### Exercise prompt
What you return should be the lines of the data containing "nonzero", each in full.

-- Records for the task follows --

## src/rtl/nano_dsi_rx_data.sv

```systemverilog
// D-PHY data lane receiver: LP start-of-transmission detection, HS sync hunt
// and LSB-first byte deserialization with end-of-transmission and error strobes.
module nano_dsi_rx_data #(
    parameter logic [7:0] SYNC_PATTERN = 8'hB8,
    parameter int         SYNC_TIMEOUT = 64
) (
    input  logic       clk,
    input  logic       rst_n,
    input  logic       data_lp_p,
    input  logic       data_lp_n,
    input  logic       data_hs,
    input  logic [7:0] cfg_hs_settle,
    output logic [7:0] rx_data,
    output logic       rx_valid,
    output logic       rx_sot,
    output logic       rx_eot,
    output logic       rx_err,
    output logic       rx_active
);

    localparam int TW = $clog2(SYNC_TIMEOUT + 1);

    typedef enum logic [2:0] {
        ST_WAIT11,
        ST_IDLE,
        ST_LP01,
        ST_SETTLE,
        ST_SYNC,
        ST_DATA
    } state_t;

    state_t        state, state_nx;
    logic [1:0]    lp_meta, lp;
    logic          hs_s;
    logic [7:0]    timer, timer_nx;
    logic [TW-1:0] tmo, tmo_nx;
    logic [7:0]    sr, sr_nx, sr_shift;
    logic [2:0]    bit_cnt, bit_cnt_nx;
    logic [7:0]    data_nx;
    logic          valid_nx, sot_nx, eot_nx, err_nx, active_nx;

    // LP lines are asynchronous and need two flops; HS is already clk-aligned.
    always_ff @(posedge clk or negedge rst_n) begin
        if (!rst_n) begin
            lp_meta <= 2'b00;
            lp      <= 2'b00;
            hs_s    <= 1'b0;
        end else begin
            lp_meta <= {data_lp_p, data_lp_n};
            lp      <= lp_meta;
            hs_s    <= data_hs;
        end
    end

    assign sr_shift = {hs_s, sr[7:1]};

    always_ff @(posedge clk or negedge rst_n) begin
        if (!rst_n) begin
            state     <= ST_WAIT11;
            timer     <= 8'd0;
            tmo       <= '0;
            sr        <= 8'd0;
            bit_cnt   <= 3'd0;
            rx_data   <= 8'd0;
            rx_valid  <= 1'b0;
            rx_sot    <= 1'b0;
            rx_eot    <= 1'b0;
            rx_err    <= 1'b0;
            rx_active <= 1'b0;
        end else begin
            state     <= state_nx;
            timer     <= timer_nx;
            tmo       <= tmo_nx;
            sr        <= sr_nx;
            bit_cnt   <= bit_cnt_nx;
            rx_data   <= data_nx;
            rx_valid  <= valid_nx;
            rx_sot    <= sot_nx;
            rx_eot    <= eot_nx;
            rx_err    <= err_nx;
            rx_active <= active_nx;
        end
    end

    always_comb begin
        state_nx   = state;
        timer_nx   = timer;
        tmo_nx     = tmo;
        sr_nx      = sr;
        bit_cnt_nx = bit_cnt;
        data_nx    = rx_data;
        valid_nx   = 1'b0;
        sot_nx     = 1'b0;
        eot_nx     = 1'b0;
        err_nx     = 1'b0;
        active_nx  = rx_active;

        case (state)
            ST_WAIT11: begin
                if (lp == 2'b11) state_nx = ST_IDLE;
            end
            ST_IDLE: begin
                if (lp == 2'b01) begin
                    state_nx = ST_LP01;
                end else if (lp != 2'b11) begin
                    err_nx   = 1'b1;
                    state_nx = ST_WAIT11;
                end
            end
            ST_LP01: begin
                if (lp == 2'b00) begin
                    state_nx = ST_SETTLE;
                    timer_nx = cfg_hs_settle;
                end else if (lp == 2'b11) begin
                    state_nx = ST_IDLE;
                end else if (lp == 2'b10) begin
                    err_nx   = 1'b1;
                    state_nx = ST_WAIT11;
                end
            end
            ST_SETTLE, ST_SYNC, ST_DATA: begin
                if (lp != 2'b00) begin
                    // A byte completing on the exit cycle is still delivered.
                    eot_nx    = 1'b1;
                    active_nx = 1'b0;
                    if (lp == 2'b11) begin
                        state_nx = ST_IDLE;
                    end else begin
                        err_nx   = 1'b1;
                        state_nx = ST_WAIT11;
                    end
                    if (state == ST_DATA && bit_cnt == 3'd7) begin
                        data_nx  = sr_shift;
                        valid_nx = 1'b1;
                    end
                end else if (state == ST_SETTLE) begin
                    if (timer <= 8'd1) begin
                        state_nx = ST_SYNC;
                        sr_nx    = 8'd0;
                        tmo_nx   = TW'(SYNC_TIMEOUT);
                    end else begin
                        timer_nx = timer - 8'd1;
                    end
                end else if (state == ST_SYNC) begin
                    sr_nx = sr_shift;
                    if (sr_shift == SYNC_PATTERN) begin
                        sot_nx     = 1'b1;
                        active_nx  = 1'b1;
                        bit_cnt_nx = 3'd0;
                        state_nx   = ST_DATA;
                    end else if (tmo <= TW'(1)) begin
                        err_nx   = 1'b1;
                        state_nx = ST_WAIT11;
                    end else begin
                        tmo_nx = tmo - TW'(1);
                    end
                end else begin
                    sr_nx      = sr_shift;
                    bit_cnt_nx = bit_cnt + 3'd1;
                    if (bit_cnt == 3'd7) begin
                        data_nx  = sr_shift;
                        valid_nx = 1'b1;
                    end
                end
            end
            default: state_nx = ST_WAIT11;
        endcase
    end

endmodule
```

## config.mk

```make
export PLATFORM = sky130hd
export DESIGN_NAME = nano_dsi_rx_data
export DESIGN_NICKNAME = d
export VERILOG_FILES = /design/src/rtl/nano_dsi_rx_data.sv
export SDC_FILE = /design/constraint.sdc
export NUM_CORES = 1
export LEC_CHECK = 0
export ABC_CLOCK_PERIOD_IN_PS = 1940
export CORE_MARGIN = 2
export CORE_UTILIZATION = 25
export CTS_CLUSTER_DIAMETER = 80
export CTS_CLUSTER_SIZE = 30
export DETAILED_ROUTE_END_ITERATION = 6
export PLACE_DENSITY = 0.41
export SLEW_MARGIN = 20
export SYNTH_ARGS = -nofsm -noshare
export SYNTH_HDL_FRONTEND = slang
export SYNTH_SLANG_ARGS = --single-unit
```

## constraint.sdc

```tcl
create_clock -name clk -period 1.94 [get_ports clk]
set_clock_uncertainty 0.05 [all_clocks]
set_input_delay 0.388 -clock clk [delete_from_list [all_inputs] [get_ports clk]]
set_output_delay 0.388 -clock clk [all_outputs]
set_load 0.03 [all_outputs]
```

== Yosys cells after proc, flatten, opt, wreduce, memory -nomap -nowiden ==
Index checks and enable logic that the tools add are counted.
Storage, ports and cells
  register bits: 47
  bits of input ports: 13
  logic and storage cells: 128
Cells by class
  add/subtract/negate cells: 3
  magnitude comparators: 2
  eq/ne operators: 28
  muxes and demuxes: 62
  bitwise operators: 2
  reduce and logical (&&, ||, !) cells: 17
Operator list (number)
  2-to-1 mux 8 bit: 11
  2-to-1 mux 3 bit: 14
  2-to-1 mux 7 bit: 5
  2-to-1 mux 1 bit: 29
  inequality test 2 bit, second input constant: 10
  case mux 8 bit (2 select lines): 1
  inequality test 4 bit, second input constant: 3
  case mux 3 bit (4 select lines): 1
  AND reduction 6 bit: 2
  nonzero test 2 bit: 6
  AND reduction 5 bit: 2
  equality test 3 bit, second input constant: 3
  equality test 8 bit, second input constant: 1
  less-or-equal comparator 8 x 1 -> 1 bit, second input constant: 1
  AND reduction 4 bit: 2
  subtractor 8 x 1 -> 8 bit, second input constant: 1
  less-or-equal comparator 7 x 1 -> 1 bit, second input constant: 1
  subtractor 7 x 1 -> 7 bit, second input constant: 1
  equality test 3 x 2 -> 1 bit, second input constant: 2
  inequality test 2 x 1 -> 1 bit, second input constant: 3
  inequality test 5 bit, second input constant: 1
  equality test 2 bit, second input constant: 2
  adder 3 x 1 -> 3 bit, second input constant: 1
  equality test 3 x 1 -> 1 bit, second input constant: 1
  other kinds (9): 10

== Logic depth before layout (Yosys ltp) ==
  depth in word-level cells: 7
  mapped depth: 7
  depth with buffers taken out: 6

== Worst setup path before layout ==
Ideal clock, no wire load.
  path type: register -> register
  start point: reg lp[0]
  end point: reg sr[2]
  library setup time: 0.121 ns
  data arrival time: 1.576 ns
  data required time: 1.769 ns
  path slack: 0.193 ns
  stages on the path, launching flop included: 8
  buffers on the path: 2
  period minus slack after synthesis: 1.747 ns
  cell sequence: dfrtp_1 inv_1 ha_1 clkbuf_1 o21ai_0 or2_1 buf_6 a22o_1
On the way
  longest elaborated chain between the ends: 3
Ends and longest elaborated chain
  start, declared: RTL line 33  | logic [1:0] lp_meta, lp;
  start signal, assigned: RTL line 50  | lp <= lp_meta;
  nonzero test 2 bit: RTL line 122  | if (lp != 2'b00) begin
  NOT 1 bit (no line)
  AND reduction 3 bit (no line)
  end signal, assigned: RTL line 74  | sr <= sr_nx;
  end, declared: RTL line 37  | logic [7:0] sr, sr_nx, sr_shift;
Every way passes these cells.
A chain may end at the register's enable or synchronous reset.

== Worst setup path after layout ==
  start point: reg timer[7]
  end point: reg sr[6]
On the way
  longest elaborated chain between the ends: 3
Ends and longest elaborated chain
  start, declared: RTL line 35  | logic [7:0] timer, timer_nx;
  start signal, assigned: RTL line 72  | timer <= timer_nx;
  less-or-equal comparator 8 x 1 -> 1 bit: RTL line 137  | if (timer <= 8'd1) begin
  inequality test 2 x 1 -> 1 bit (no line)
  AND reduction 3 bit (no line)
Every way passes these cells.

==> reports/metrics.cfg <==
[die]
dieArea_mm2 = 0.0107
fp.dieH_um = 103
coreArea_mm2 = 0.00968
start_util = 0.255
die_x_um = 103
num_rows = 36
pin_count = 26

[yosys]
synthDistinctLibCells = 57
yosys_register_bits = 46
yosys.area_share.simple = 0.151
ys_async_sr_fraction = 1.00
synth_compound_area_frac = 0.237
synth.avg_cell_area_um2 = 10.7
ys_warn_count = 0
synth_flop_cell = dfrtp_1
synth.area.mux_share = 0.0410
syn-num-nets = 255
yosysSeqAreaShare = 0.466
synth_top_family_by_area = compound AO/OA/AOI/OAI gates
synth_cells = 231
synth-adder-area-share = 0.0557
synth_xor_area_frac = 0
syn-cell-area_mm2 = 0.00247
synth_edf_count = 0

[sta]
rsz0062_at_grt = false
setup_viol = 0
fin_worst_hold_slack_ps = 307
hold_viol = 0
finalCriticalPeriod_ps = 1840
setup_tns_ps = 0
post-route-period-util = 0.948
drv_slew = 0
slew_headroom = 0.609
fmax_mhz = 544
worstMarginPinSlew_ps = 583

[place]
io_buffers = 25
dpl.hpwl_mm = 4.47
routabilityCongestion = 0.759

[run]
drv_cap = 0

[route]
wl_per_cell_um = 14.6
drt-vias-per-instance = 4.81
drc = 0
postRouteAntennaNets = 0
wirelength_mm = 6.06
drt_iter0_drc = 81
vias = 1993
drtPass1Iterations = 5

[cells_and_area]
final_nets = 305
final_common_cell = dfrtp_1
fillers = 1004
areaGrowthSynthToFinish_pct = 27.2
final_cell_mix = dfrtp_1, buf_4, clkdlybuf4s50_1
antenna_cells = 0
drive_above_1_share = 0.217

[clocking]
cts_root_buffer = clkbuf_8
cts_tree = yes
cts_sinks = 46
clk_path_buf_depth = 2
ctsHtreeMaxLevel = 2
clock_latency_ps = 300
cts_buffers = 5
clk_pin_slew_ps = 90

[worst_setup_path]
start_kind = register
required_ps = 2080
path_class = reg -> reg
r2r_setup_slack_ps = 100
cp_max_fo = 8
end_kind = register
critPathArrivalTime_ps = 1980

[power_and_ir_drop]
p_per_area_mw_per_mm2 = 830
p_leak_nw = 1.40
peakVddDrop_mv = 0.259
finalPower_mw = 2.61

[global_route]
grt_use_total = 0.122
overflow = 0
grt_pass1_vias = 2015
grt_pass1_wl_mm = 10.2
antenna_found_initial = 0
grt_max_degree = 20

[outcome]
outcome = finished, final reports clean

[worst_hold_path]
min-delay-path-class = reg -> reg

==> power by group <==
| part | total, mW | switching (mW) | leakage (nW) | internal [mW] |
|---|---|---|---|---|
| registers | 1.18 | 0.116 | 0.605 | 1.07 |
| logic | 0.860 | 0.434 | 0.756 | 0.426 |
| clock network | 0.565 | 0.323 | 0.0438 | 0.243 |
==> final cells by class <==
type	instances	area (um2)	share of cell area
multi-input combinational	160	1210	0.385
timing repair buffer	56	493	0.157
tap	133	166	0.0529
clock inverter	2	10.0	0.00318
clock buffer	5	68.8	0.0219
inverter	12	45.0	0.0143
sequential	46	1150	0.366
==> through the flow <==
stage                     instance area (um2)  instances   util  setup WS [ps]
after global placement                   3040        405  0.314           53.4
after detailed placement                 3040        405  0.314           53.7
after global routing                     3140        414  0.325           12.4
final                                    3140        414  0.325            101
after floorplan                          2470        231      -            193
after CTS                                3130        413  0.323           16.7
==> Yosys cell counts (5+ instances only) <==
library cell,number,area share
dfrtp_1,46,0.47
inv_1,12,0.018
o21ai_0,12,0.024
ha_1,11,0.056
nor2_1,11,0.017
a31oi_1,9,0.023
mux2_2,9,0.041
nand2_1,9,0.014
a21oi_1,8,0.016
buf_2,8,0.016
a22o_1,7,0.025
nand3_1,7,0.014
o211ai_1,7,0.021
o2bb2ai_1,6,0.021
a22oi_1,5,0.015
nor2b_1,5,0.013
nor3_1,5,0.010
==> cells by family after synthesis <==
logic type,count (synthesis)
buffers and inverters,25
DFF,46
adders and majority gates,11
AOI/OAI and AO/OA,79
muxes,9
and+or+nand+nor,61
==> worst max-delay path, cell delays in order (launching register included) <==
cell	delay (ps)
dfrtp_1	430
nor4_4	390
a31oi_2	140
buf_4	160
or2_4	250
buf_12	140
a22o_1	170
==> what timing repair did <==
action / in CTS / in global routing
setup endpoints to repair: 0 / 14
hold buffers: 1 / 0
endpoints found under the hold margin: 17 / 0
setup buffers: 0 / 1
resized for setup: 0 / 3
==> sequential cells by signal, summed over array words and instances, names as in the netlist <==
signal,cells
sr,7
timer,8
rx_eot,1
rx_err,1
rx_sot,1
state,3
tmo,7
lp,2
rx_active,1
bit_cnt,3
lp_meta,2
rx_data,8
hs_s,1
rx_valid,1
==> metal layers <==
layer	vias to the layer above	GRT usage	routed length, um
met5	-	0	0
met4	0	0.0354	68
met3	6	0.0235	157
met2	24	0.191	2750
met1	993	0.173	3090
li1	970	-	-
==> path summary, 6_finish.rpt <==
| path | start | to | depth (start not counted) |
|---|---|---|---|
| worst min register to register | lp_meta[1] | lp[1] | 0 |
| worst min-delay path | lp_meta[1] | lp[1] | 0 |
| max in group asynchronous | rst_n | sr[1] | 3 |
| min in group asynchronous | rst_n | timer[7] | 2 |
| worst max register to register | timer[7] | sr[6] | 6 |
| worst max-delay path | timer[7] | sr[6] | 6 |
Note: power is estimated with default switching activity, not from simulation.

-- Records for the task concluded --
-- Records for the task follows --

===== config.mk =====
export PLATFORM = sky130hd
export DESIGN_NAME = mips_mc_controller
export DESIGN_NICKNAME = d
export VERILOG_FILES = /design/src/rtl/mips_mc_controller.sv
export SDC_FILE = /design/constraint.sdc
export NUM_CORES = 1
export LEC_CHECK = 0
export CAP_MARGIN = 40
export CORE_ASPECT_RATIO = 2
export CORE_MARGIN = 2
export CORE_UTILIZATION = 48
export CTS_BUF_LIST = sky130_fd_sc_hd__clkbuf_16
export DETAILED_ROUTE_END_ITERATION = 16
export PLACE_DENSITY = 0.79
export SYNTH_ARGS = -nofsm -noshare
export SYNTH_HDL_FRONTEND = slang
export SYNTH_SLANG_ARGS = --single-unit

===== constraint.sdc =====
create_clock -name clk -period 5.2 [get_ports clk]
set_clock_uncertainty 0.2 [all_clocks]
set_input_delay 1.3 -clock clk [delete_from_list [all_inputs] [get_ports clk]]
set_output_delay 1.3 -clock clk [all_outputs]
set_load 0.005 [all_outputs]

-- Records for the task concluded --
-- Records for the task follows --

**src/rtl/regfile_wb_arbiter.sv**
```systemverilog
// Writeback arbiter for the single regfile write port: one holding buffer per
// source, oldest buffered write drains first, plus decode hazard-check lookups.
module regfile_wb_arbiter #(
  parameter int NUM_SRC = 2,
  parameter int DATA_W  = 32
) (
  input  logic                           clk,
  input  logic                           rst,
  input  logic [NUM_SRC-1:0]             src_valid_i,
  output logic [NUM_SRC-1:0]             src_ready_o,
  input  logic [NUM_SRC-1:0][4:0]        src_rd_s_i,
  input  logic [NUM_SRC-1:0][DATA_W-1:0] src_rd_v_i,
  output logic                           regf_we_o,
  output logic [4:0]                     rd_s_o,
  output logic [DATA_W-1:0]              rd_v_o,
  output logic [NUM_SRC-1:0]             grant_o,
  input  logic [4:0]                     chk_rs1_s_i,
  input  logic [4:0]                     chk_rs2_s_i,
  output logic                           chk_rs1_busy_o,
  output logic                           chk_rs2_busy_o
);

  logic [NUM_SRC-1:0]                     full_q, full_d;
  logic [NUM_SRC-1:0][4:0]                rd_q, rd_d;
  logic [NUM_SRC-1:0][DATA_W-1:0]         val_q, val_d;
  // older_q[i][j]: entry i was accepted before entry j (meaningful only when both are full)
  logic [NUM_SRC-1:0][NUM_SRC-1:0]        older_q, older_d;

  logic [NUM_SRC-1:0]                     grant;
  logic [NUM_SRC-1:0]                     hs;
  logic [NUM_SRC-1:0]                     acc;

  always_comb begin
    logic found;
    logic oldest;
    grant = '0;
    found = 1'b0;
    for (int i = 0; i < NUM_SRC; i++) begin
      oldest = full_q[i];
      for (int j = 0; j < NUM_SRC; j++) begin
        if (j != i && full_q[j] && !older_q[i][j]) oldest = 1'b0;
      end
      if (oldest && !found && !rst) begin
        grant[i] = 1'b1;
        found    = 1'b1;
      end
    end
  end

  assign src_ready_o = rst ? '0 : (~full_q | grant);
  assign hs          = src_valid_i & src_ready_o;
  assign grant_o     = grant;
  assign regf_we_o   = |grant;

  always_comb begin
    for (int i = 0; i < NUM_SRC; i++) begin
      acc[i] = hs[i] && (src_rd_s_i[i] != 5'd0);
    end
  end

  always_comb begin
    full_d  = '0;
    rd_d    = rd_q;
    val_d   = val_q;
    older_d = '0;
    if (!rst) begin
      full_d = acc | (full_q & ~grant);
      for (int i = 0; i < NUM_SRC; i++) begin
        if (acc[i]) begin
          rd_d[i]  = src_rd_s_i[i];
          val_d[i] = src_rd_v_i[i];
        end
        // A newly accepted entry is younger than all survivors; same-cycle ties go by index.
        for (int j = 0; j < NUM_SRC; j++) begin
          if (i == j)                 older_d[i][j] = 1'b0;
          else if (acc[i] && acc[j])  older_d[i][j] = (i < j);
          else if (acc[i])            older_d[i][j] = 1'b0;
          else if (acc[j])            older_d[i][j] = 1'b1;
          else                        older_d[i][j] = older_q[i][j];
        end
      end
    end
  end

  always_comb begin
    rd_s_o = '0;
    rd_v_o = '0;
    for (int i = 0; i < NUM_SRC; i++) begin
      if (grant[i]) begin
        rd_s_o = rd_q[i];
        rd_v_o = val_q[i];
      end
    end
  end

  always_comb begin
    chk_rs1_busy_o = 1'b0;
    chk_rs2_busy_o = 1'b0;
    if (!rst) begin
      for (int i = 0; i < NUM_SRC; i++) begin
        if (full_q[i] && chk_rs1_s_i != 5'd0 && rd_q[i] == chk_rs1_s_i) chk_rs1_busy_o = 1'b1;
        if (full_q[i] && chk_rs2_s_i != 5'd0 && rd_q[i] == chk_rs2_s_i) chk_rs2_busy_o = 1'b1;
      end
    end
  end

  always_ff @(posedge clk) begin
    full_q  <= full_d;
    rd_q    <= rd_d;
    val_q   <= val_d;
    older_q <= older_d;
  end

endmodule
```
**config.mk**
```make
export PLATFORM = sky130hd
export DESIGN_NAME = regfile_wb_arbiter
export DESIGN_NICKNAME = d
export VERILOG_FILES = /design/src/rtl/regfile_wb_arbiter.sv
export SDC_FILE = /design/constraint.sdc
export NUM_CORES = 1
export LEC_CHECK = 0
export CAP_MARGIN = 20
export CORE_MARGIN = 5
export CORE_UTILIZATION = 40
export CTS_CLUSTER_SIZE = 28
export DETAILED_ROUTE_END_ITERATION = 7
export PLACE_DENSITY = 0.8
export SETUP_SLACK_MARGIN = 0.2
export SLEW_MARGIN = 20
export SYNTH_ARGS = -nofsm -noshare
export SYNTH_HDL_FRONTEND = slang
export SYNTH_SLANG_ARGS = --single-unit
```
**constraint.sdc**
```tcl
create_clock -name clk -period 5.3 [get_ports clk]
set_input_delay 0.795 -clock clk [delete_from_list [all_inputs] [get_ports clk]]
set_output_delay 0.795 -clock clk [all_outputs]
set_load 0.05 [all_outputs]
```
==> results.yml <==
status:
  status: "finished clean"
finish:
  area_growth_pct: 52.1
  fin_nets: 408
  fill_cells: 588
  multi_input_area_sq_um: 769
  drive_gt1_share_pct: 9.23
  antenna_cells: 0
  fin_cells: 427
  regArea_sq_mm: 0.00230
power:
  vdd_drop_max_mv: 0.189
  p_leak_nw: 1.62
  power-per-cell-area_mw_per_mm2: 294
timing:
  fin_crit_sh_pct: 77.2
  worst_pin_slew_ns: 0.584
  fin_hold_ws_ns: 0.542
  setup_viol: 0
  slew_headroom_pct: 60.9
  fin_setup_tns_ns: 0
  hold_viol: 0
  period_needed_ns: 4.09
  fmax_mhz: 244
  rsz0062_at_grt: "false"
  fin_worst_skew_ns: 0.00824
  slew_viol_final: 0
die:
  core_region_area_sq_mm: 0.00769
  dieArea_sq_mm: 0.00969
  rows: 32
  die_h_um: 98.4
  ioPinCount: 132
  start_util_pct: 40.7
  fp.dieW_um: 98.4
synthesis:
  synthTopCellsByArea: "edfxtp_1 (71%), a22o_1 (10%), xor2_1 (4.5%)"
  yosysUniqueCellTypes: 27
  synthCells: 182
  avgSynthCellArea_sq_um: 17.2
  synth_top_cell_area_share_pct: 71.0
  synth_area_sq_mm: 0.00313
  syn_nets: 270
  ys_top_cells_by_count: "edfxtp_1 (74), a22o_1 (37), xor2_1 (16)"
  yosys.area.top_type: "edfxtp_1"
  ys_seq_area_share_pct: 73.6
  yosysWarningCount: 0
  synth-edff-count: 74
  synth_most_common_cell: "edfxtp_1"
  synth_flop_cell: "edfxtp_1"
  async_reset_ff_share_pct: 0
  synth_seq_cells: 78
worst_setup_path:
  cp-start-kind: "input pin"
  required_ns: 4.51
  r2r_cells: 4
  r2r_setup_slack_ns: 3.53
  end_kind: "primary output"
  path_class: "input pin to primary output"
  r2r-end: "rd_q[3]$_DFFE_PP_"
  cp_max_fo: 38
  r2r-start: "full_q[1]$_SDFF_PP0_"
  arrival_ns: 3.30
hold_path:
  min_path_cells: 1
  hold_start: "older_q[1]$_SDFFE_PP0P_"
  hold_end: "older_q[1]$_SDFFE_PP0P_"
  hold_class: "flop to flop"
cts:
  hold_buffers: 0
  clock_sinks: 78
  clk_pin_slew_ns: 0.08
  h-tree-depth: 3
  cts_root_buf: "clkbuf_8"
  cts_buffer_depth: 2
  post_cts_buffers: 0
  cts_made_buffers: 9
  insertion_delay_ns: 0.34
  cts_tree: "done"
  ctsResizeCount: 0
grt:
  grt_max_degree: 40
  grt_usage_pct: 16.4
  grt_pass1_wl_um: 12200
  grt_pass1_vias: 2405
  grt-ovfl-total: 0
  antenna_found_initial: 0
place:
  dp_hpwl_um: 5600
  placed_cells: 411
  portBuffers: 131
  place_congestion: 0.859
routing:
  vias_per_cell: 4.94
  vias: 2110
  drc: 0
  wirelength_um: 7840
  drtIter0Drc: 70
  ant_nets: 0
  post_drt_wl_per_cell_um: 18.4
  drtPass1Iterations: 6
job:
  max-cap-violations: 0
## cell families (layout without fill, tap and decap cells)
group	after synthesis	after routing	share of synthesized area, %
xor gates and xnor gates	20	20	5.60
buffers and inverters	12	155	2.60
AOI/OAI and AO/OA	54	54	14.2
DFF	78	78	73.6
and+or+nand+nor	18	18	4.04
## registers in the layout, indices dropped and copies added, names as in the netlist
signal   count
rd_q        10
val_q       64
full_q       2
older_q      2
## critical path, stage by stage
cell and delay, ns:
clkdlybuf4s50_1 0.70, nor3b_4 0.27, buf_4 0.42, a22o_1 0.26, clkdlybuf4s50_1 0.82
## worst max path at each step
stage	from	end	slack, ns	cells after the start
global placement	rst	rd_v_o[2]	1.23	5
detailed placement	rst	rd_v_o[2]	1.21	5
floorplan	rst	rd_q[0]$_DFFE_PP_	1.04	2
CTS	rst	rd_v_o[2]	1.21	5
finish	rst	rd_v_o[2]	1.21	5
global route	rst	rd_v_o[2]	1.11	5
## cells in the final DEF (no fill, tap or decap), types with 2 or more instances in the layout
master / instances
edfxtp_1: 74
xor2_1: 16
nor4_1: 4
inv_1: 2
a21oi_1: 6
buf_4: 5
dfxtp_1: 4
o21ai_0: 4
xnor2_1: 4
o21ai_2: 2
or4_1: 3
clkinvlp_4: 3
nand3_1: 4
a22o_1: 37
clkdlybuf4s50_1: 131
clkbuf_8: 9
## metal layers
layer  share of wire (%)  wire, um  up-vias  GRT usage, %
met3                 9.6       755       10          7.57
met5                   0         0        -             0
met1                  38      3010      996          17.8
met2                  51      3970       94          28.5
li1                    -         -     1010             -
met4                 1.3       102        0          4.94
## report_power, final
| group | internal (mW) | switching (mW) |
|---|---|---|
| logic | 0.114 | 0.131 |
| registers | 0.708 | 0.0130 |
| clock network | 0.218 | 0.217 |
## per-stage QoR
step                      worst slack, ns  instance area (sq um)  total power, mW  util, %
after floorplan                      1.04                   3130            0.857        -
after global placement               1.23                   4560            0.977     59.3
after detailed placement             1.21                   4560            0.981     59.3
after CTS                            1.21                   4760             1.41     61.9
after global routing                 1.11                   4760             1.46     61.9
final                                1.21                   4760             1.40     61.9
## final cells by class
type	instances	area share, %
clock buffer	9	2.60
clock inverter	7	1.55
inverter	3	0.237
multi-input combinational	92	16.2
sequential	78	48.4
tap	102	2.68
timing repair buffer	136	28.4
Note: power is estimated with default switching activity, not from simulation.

-- Records for the task concluded --

### Solution
  nonzero test 2 bit: 6
  nonzero test 2 bit: RTL line 122  | if (lp != 2'b00) begin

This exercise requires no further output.